## EXERCISE DIRECTIONS:
In the entries below, the lines from the one with "at 0.370 ns" through the one with "tree root: sky130_fd_sc_hd__clkbuf_8" are to be copied exactly; both ends count.

## Items from a data source:
══════════
--- config.mk ---
export PLATFORM = sky130hd
export DESIGN_NAME = ps2_receiver
export DESIGN_NICKNAME = d
export VERILOG_FILES = /design/src/rtl/ps2_pkg.sv /design/src/rtl/ps2_line_filter.sv /design/src/rtl/ps2_receiver.sv
export SDC_FILE = /design/constraint.sdc
export NUM_CORES = 1
export LEC_CHECK = 0
export ABC_AREA = 0
export BUFFER_PORTS_ARGS = -buffer_cell sky130_fd_sc_hd__buf_2
export CAP_MARGIN = 20
export CORE_ASPECT_RATIO = 0.9
export CORE_MARGIN = 3
export CORE_UTILIZATION = 25
export CTS_CLUSTER_SIZE = 8
export DETAILED_ROUTE_END_ITERATION = 12
export SLEW_MARGIN = 20
export SYNTH_ARGS = -nofsm -noshare
export SYNTH_HDL_FRONTEND = slang
export SYNTH_SLANG_ARGS = --single-unit
--- constraint.sdc ---
create_clock -name clk -period 1.8 [get_ports clk]
set_clock_uncertainty 0.15 [all_clocks]
set_input_delay 0 -clock clk [delete_from_list [all_inputs] [get_ports clk]]
set_output_delay 0 -clock clk [all_outputs]
set_load 0.05 [all_outputs]
--- src/rtl/ps2_pkg.sv ---
`default_nettype none
// +-----------------------------------------------------------------------------+
// | Module      : ps2_pkg                                                       |
// | Description : Shared constants, frame-state enum and defaults for the PS/2  |
// |               keyboard receiver.                                            |
// | Revision    : 1.0 - initial release                                         |
// +-----------------------------------------------------------------------------+
package ps2_pkg;

  // Scan-code set 2 prefix bytes
  localparam logic [7:0] PS2_PREFIX_EXT = 8'hE0;
  localparam logic [7:0] PS2_PREFIX_BRK = 8'hF0;

  // Default build parameters
  localparam int PS2_FILTER_LEN_DEFAULT     = 8;
  localparam int PS2_TIMEOUT_CYCLES_DEFAULT = 50000;

  // Frame reception states
  typedef enum logic [1:0] {
    ST_IDLE   = 2'd0,
    ST_DATA   = 2'd1,
    ST_PARITY = 2'd2,
    ST_STOP   = 2'd3
  } ps2_state_e;

  // Odd parity holds when data bits plus parity bit contain an odd number of ones
  function automatic logic ps2_odd_parity_ok(input logic [7:0] data, input logic par);
    return (^data) ^ par;
  endfunction

endpackage
`default_nettype wire

--- src/rtl/ps2_line_filter.sv ---
`default_nettype none
// +-----------------------------------------------------------------------------+
// | Module      : ps2_line_filter                                               |
// | Description : Two-flop synchronizer followed by a glitch filter for one     |
// |               PS/2 line. The filtered output only follows the synchronized  |
// |               input after FILTER_LEN consecutive differing samples.         |
// | Revision    : 1.0 - initial release                                         |
// +-----------------------------------------------------------------------------+
module ps2_line_filter #(
  parameter int FILTER_LEN = 8
) (
  input  logic clk,
  input  logic rst,
  input  logic din,
  output logic dout
);

  localparam int              CNT_W    = (FILTER_LEN > 1) ? $clog2(FILTER_LEN) : 1;
  localparam logic [CNT_W-1:0] CNT_LAST = CNT_W'(FILTER_LEN - 1);

  logic             sync1_q, sync1_d;
  logic             sync2_q, sync2_d;
  logic             filt_q,  filt_d;
  logic [CNT_W-1:0] cnt_q,   cnt_d;

  // Next-state: synchronizer shift and run-length counter toward a level change
  always_comb begin
    sync1_d = din;
    sync2_d = sync1_q;
    filt_d  = filt_q;
    cnt_d   = '0;
    if (sync2_q != filt_q) begin
      if (cnt_q == CNT_LAST) begin
        filt_d = sync2_q;
      end else begin
        cnt_d = cnt_q + 1'b1;
      end
    end
  end

  // State registers; an idle PS/2 line is high, so reset to 1
  always_ff @(posedge clk) begin
    if (rst) begin
      sync1_q <= 1'b1;
      sync2_q <= 1'b1;
      filt_q  <= 1'b1;
      cnt_q   <= '0;
    end else begin
      sync1_q <= sync1_d;
      sync2_q <= sync2_d;
      filt_q  <= filt_d;
      cnt_q   <= cnt_d;
    end
  end

  assign dout = filt_q;

endmodule
`default_nettype wire

--- src/rtl/ps2_receiver.sv ---
`default_nettype none
// +-----------------------------------------------------------------------------+
// | Module      : ps2_receiver                                                  |
// | Description : PS/2 keyboard receiver. Filters the raw lines, assembles      |
// |               11-bit frames, decodes E0/F0 prefixes and publishes key       |
// |               events with a ready/ack handshake toward the MIO bus.         |
// |               Optional macro PS2_PARITY_CHECK_EN enables odd-parity check.  |
// | Revision    : 1.0 - initial release                                         |
// +-----------------------------------------------------------------------------+
module ps2_receiver
  import ps2_pkg::*;
#(
  parameter int FILTER_LEN     = PS2_FILTER_LEN_DEFAULT,
  parameter int TIMEOUT_CYCLES = PS2_TIMEOUT_CYCLES_DEFAULT
) (
  input  logic       clk,
  input  logic       rst,
  input  logic       ps2_clk,
  input  logic       ps2_data,
  input  logic       key_ack,
  output logic [7:0] key_code,
  output logic       key_ready,
  output logic       key_break,
  output logic       key_ext,
  output logic       overflow,
  output logic       frame_err
);

  localparam int              WD_W    = $clog2(TIMEOUT_CYCLES + 1);
  localparam logic [WD_W-1:0] WD_MAX  = WD_W'(TIMEOUT_CYCLES);
  localparam logic [WD_W-1:0] WD_TRIP = WD_W'(TIMEOUT_CYCLES - 1);

  logic clk_filt;
  logic data_filt;
  logic fall;
  logic frame_ok;
  logic byte_stb;
  logic publish;

  logic            clk_prev_q,  clk_prev_d;
  ps2_state_e      state_q,     state_d;
  logic [2:0]      bit_cnt_q,   bit_cnt_d;
  logic [7:0]      shreg_q,     shreg_d;
  logic            parity_q,    parity_d;
  logic [WD_W-1:0] wd_q,        wd_d;
  logic            frame_err_q, frame_err_d;
  logic            ext_pend_q,  ext_pend_d;
  logic            brk_pend_q,  brk_pend_d;
  logic [7:0]      key_code_q,  key_code_d;
  logic            key_break_q, key_break_d;
  logic            key_ext_q,   key_ext_d;
  logic            key_ready_q, key_ready_d;
  logic            overflow_q,  overflow_d;

  ps2_line_filter #(.FILTER_LEN(FILTER_LEN)) u_clk_filter (
    .clk  (clk),
    .rst  (rst),
    .din  (ps2_clk),
    .dout (clk_filt)
  );

  ps2_line_filter #(.FILTER_LEN(FILTER_LEN)) u_data_filter (
    .clk  (clk),
    .rst  (rst),
    .din  (ps2_data),
    .dout (data_filt)
  );

  // Falling edge of the filtered PS/2 clock
  assign fall       = clk_prev_q & ~clk_filt;
  assign clk_prev_d = clk_filt;

  // Stop-bit check; the start bit is already known to be 0 because IDLE only
  // leaves on a low data sample
  always_comb begin
`ifdef PS2_PARITY_CHECK_EN
    frame_ok = data_filt & ps2_odd_parity_ok(shreg_q, parity_q);
`else
    frame_ok = data_filt;
`endif
  end

  // Frame FSM with watchdog; bytes are handed to the decoder on the stop-bit fall
  always_comb begin
    state_d     = state_q;
    bit_cnt_d   = bit_cnt_q;
    shreg_d     = shreg_q;
    parity_d    = parity_q;
    wd_d        = wd_q;
    frame_err_d = 1'b0;
    byte_stb    = 1'b0;

    case (state_q)
      ST_IDLE: begin
        if (fall && !data_filt) begin
          state_d   = ST_DATA;
          bit_cnt_d = 3'd0;
        end
      end
      ST_DATA: begin
        if (fall) begin
          shreg_d = {data_filt, shreg_q[7:1]};
          if (bit_cnt_q == 3'd7) begin
            state_d = ST_PARITY;
          end else begin
            bit_cnt_d = bit_cnt_q + 3'd1;
          end
        end
      end
      ST_PARITY: begin
        if (fall) begin
          parity_d = data_filt;
          state_d  = ST_STOP;
        end
      end
      ST_STOP: begin
        if (fall) begin
          state_d = ST_IDLE;
          if (frame_ok) begin
            byte_stb = 1'b1;
          end else begin
            frame_err_d = 1'b1;
          end
        end
      end
      default: state_d = ST_IDLE;
    endcase

    // The watchdog counts cycles since the last fall while a frame is open;
    // the trip fires on the cycle the count would reach TIMEOUT_CYCLES
    if (state_q == ST_IDLE) begin
      wd_d = '0;
    end else if (fall) begin
      wd_d = '0;
    end else if (wd_q == WD_TRIP) begin
      wd_d        = '0;
      state_d     = ST_IDLE;
      frame_err_d = 1'b1;
    end else if (wd_q != WD_MAX) begin
      wd_d = wd_q + 1'b1;
    end
  end

  // Prefix decoder and ready/ack/overflow handshake
  always_comb begin
    ext_pend_d  = ext_pend_q;
    brk_pend_d  = brk_pend_q;
    key_code_d  = key_code_q;
    key_break_d = key_break_q;
    key_ext_d   = key_ext_q;
    key_ready_d = key_ready_q;
    overflow_d  = overflow_q;
    publish     = 1'b0;

    if (frame_err_d) begin
      ext_pend_d = 1'b0;
      brk_pend_d = 1'b0;
    end else if (byte_stb) begin
      if (shreg_q == PS2_PREFIX_EXT) begin
        ext_pend_d = 1'b1;
      end else if (shreg_q == PS2_PREFIX_BRK) begin
        brk_pend_d = 1'b1;
      end else begin
        publish     = 1'b1;
        key_code_d  = shreg_q;
        key_break_d = brk_pend_q;
        key_ext_d   = ext_pend_q;
        ext_pend_d  = 1'b0;
        brk_pend_d  = 1'b0;
      end
    end

    // A publish always wins over a coincident ack; it only counts as an
    // overwrite when the previous event was still pending and not being acked
    if (publish) begin
      key_ready_d = 1'b1;
      if (key_ready_q && !key_ack) begin
        overflow_d = 1'b1;
      end
    end else if (key_ack && key_ready_q) begin
      key_ready_d = 1'b0;
      overflow_d  = 1'b0;
    end
  end

  // All receiver state registers
  always_ff @(posedge clk) begin
    if (rst) begin
      clk_prev_q  <= 1'b1;
      state_q     <= ST_IDLE;
      bit_cnt_q   <= 3'd0;
      shreg_q     <= 8'd0;
      parity_q    <= 1'b0;
      wd_q        <= '0;
      frame_err_q <= 1'b0;
      ext_pend_q  <= 1'b0;
      brk_pend_q  <= 1'b0;
      key_code_q  <= 8'd0;
      key_break_q <= 1'b0;
      key_ext_q   <= 1'b0;
      key_ready_q <= 1'b0;
      overflow_q  <= 1'b0;
    end else begin
      clk_prev_q  <= clk_prev_d;
      state_q     <= state_d;
      bit_cnt_q   <= bit_cnt_d;
      shreg_q     <= shreg_d;
      parity_q    <= parity_d;
      wd_q        <= wd_d;
      frame_err_q <= frame_err_d;
      ext_pend_q  <= ext_pend_d;
      brk_pend_q  <= brk_pend_d;
      key_code_q  <= key_code_d;
      key_break_q <= key_break_d;
      key_ext_q   <= key_ext_d;
      key_ready_q <= key_ready_d;
      overflow_q  <= overflow_d;
    end
  end

  assign key_code  = key_code_q;
  assign key_ready = key_ready_q;
  assign key_break = key_break_q;
  assign key_ext   = key_ext_q;
  assign overflow  = overflow_q;
  assign frame_err = frame_err_q;

endmodule
`default_nettype wire

# Yosys cells after proc, flatten, opt, wreduce, memory -nomap -nowiden
# Cells that the tools add are included.
# Widths: inputs -> output; s select.
# classes
n_addsub	4
eq_ne	17
n_mux	33
n_bitwise	7
reduce_logical	20
# ops
cell	n
$mux 1	20
$add 16x1->16 const B	1
$eq 16x16->1 const B	1
$eq 8x8->1 const B	2
$mux 2	8
$ne 16x16->1 const B	1
$reduce_and 2->1	6
$add 3x1->3 const B	3
$eq 3x3->1 const B	3
$mux 3	3
$ne 2x2->1 const B	4
$pmux 2 s4	1
$reduce_and 4->1	2
$not 1->1	6
$pmux 3 s2	1
$reduce_or 3->1	2
$eq 2x2->1 const B	2
$reduce_bool 2->1	2
$reduce_or 4->1	1
$logic_and 1x1->1	3
$eq 2x1->1 const B	1
$logic_not 1->1	2
$logic_not 2->1	1
$ne 1x1->1	2
other kinds (3)	3
# word_totals
register_bits	57
output_inout_bits	13
wordCells	102

# Longest topological paths before layout
# logic_depth
word_depth	10
depth_mapped	6

# Cells and area by module
# A second synthesis with hierarchy kept.
# unflattened
cells_unflattened	271
hier_area_um2	2411.1
# modules_own_cells
mod	instances	cells_each	area_each_um2	seq_area_each_um2
ps2_receiver	1	239	1998.2	900.9
ps2_line_filter	2	16	206.4	120.1

# Worst setup path before layout
# No wires, ideal clock.
# synth_timing
kind	register -> register
from	register wd_q[0]
to	register wd_q[9]
arrival_time_ns	1.322
required_ns	1.535
slack_ns	0.213
path_stages_with_launch	7
period_less_slack_ns	1.587
path_cell_list	dfxtp_1 ha_1 and4b_1 nand4_1 nand2_1 buf_4 nor2_1
# synth_between
elab_chain_len	2
word_cells_on_any_way	4
cone_classes	add/sub (1); eq/ne (2); reduce/logical (1)
# synth_lines
element	line	text
start, declared	ps2_receiver.sv:45	logic [WD_W-1:0] wd_q, wd_d;
start signal, assigned	ps2_receiver.sv:209	wd_q <= wd_d;
branches (longest 2 deep; another with $add 16x1->16)	-	
# Several ways; the timed one is not identified.
# A chain may end at the register's enable or synchronous reset.

# Worst setup path in the final report
# layout_timing
from	register bit_cnt_q[0]
to	register bit_cnt_q[1]
# layout_between
elab_chain_len	4
word_cells_on_any_way	7
cone_classes	add/sub (1); eq/ne (2); mux (3); reduce/logical (1)
# layout_lines
element	line	text
start, declared	ps2_receiver.sv:42	logic [2:0] bit_cnt_q, bit_cnt_d;
start signal, assigned	ps2_receiver.sv:206	bit_cnt_q <= bit_cnt_d;
$add 3x1->3	ps2_receiver.sv:106	bit_cnt_d = bit_cnt_q + 3'd1;
$mux 3	ps2_receiver.sv:103	if (bit_cnt_q == 3'd7) begin
$mux 3	ps2_receiver.sv:101	if (fall) begin
$pmux 3 s2	ps2_receiver.sv:93	case (state_q)
# Several ways; a longest one is shown, not always the timed one. The select of a mux whose other input is x is not followed.

==> impl_results.md <==
* CP endpoint kind: register
* Launch point of the worst reg-to-reg path: bit_cnt_q[0]
* Setup TNS at 0 ns
* Outcome: finished clean
* First-pass GRT wire length at 8140 um
* Maximum net fanout on the critical path at 5
* Critical path class: reg2reg
* Portion of netlist area occupied by mux cells at 5.41%
* Clock-pin transition on the worst setup and hold timing paths at 0.06 ns
* Predominant post-synthesis flop cell: sky130_fd_sc_hd__dfxtp_1
* I/O pin cnt at 18
* Area delta synth->final at 21.6%
* Combinational family with the most area after synthesis: simple AND/OR/NAND/NOR gates
* Mapped Area at 2400 um2
* Fraction of final layout cells sized beyond drive strength 1 at 20.1%
* CTS Buf Count at 9
* Count of flip-flops with a built-in enable after synthesis at 0
* Worst reg2reg endpoint: bit_cnt_q[1]
* Top library cells by usage in the layout, fill and taps aside: sky130_fd_sc_hd__dfxtp_1, sky130_fd_sc_hd__nand2_1, sky130_fd_sc_hd__nor2_1
* Worst Path Required at 1.91 ns
* Areal power density over the cells at 894 nW/um2
* Gr usage total at 9.58%
* Number of nets at the end of the flow at 304
* Count of final setup violators at 0
* IR drop worst, VDD at 0.310 mV
* Signal arrival time at the worst endpoint at 1.80 ns
* Residual DRC at 0
* Setup slack of the worst register-to-register path at 0.11 ns
* Worst Tran Pin Value at 0.370 ns
* Slew HR at 74.7%
* Total area of multi-input combinational cells at 1180 um2
* Register cell area after layout at 1140 um2
* Hold-critical path endpoint: u_data_filter.sync1_q
* Maximum clock insertion buffer count at 2
* Hold Violations, Final at 0
* Share of flip-flops with an asynchronous set or reset at 0%
* Initial drt markers at 81
* Cell depth of the worst flop-to-flop path at 6
* Hold path start: ps2_data
* Area of the core region at 9250 um2
* Final cycle utilization of the critical path at 93.7%
* Router iterations before antenna repair at 4
* Commonest non-fill, non-tap cell in the layout: sky130_fd_sc_hd__dfxtp_1
* Antenna fix cells at 0
* Vertical extent of the die at 99.0 um
* Buffer type at the clock tree root: sky130_fd_sc_hd__clkbuf_8
* Source-to-sink clock delay at the later pin of the worst-skew pair at 0.33 ns
* Average instance area after synthesis at 9.21 um2
* Ys Warns at 0
* Final critical delay including setup and external delays at 1.69 ns
* Sink Count at 57
* Synthesized flop and latch total at 57
* DIE AREA at 10,800 um2
* CTS H-tree depth at 3
* Number of antenna violations at the first check in global routing at 0
* Pre-CTS setup slack at 0.0493 ns
* Maximum clock frequency at 593 MHz
* RSZ-0062 raised after global routing: false
* Post-DP HPWL at 3210 um
* Antenna Violating Nets Remaining at 0
* Routed length per instance at 11.2 um
* Buffers on Ports at 17
* Final Cell Area at 2920 um2
* Max Cap Violations at 0
* TritonCTS clock tree: built
* Vias after detailed routing at 1,826
* Instance count along the most critical hold path at 3
* Fraction of the mapped netlist area in compound gates at 8.38%
* Horizontal die dimension at 109 um
* Final estimated routing congestion in global placement at 0.723
* Max-slew violations at 0
* Startpoint types: register
* Vias in the first global route at 1,739
* Synth Net Count at 274
* Total wirelength of the detailed-routed design at 4660 um
* Class of the tightest hold or removal check: in2reg
* Standard-cell rows at 33
* Post-synthesis share of cell area spent on xor and xnor gates at 5.10%
* Number of library cell types mapped by synthesis at 40
* Cell area reported after detailed placement at 2650 um2
* Adder-cell share of the synthesized area at 4.16%
* Number of vias per cell at 4.39
* Final worst slack at 0.113 ns
* Cells after synthesis at 261
* Cell leakage power at 1.20 nW
* Initial core utilization at 26.0%
* Overflow left after global routing at 0
* Fraction of the yosys area taken by sequential cells at 47.5%
* Post-route core utilization at 31.6%
* Layout fillers at 960
* Maximum number of pins on one net before global-route repair at 24
* Post-synthesis simple-gate area fraction at 25.4%
cell usage after synthesis, types with 2 or more instances:
| library cell | count | area, um2 |
|---|---|---|
| sky130_fd_sc_hd__a21oi_1 | 18 | 90.1 |
| sky130_fd_sc_hd__nor3_1 | 8 | 40.0 |
| sky130_fd_sc_hd__mux2i_1 | 13 | 130 |
| sky130_fd_sc_hd__and4b_1 | 2 | 20.0 |
| sky130_fd_sc_hd__o21a_1 | 3 | 22.5 |
| sky130_fd_sc_hd__nand2_1 | 33 | 124 |
| sky130_fd_sc_hd__xor2_1 | 4 | 35.0 |
| sky130_fd_sc_hd__and2_1 | 6 | 37.5 |
| sky130_fd_sc_hd__o211ai_1 | 2 | 15.0 |
| sky130_fd_sc_hd__buf_2 | 4 | 20.0 |
| sky130_fd_sc_hd__xnor2_1 | 10 | 87.6 |
| sky130_fd_sc_hd__or2_2 | 7 | 43.8 |
| sky130_fd_sc_hd__nand4_1 | 7 | 43.8 |
| sky130_fd_sc_hd__nor2b_1 | 3 | 18.8 |
| sky130_fd_sc_hd__a31o_2 | 2 | 17.5 |
| sky130_fd_sc_hd__and4_1 | 2 | 17.5 |
| sky130_fd_sc_hd__nor4_1 | 6 | 37.5 |
| sky130_fd_sc_hd__inv_1 | 10 | 37.5 |
| sky130_fd_sc_hd__nor2_1 | 30 | 113 |
| sky130_fd_sc_hd__clkbuf_1 | 4 | 15.0 |
| sky130_fd_sc_hd__nand3_1 | 4 | 20.0 |
| sky130_fd_sc_hd__buf_4 | 2 | 15.0 |
| sky130_fd_sc_hd__dfxtp_1 | 57 | 1140 |
| sky130_fd_sc_hd__ha_1 | 8 | 100 |
kinds of logic after synthesis:
family / count (synthesis)
and+or+nand+nor: 117
DFF: 57
AOI/OAI and AO/OA: 31
adders and majority gates: 8
xor gates and xnor gates: 14
muxes: 13
buffers and inverters: 21
how the worst max path moves through the flow:
stage / startpoint / endpoint / slack [ns] / cells past startpoint
final: bit_cnt_q[0] / bit_cnt_q[1] / 0.11 / 6
after global routing: wd_q[1] / wd_q[4] / 0.003 / 6
after CTS: state_q[1] / key_break / 0.03 / 4
after detailed placement: state_q[1] / key_break / 0.05 / 4
after global placement: shreg_q[1] / key_code[1] / 0.09 / 4
after floorplan: wd_q[0] / wd_q[9] / 0.21 / 6
sequential cells by signal, indices dropped and copies added, names as in the netlist, 2 cells and up:
name                 count
wd_q                    16
key_code                 8
shreg_q                  8
bit_cnt_q                3
u_clk_filter.cnt_q       3
u_data_filter.cnt_q      3
state_q                  2
layer usage:
layer | vias up | routed length [um] | track usage, % | part of all wire [%]
met5 | - | 0 | 0 | 0
met3 | 12 | 155 | 2.69 | 3.3
met2 | 35 | 1970 | 13.0 | 42
met4 | 0 | 171 | 7.48 | 3.7
li1 | 954 | - | - | -
met1 | 825 | 2360 | 12.6 | 51
cell type report:
class	count	area share, %
clock buffer	11	5.18
clock inverter	3	2.23
inverter	10	1.28
multi-input combinational	183	40.4
sequential	57	39.1
tap	122	5.22
timing repair buffer	30	6.59
critical path: stages (launching register included):
cell and delay, ns:
sky130_fd_sc_hd__dfxtp_1 0.33, sky130_fd_sc_hd__ha_1 0.20, sky130_fd_sc_hd__ha_1 0.21, sky130_fd_sc_hd__nand2_1 0.09
sky130_fd_sc_hd__o2111ai_2 0.17, sky130_fd_sc_hd__or2_2 0.33, sky130_fd_sc_hd__a21oi_1 0.13
metrics by stage:
step                hold slack, ns  instances  power (mW)
floorplan                  -0.0462        261        1.32
global placement            0.0400        398        1.32
detailed placement          0.0365        398        1.33
CTS                          0.234        416        2.65
global route                 0.246        416        2.70
finish                       0.243        416        2.61
where the power goes:
group          internal [mW]  switching, mW  leakage, nW  total, mW
logic                 0.0158         0.0184        0.627     0.0343
registers               1.27        0.00245        0.461       1.27
clock network          0.837          0.473        0.111       1.31
repair_timing:
item / in CTS / in global routing
hold buffers: 4 / 0
resized for setup: 0 / 6
endpoints found under the setup margin: 0 / 30
buffers inserted: 0 / 0
hold endpoints to repair: 13 / 0
No activity file was read; power rests on OpenSTA's default activity.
══════════
## OUTPUT FOR THIS EXERCISE:
* Worst Tran Pin Value at 0.370 ns
* Slew HR at 74.7%
* Total area of multi-input combinational cells at 1180 um2
* Register cell area after layout at 1140 um2
* Hold-critical path endpoint: u_data_filter.sync1_q
* Maximum clock insertion buffer count at 2
* Hold Violations, Final at 0
* Share of flip-flops with an asynchronous set or reset at 0%
* Initial drt markers at 81
* Cell depth of the worst flop-to-flop path at 6
* Hold path start: ps2_data
* Area of the core region at 9250 um2
* Final cycle utilization of the critical path at 93.7%
* Router iterations before antenna repair at 4
* Commonest non-fill, non-tap cell in the layout: sky130_fd_sc_hd__dfxtp_1
* Antenna fix cells at 0
* Vertical extent of the die at 99.0 um
* Buffer type at the clock tree root: sky130_fd_sc_hd__clkbuf_8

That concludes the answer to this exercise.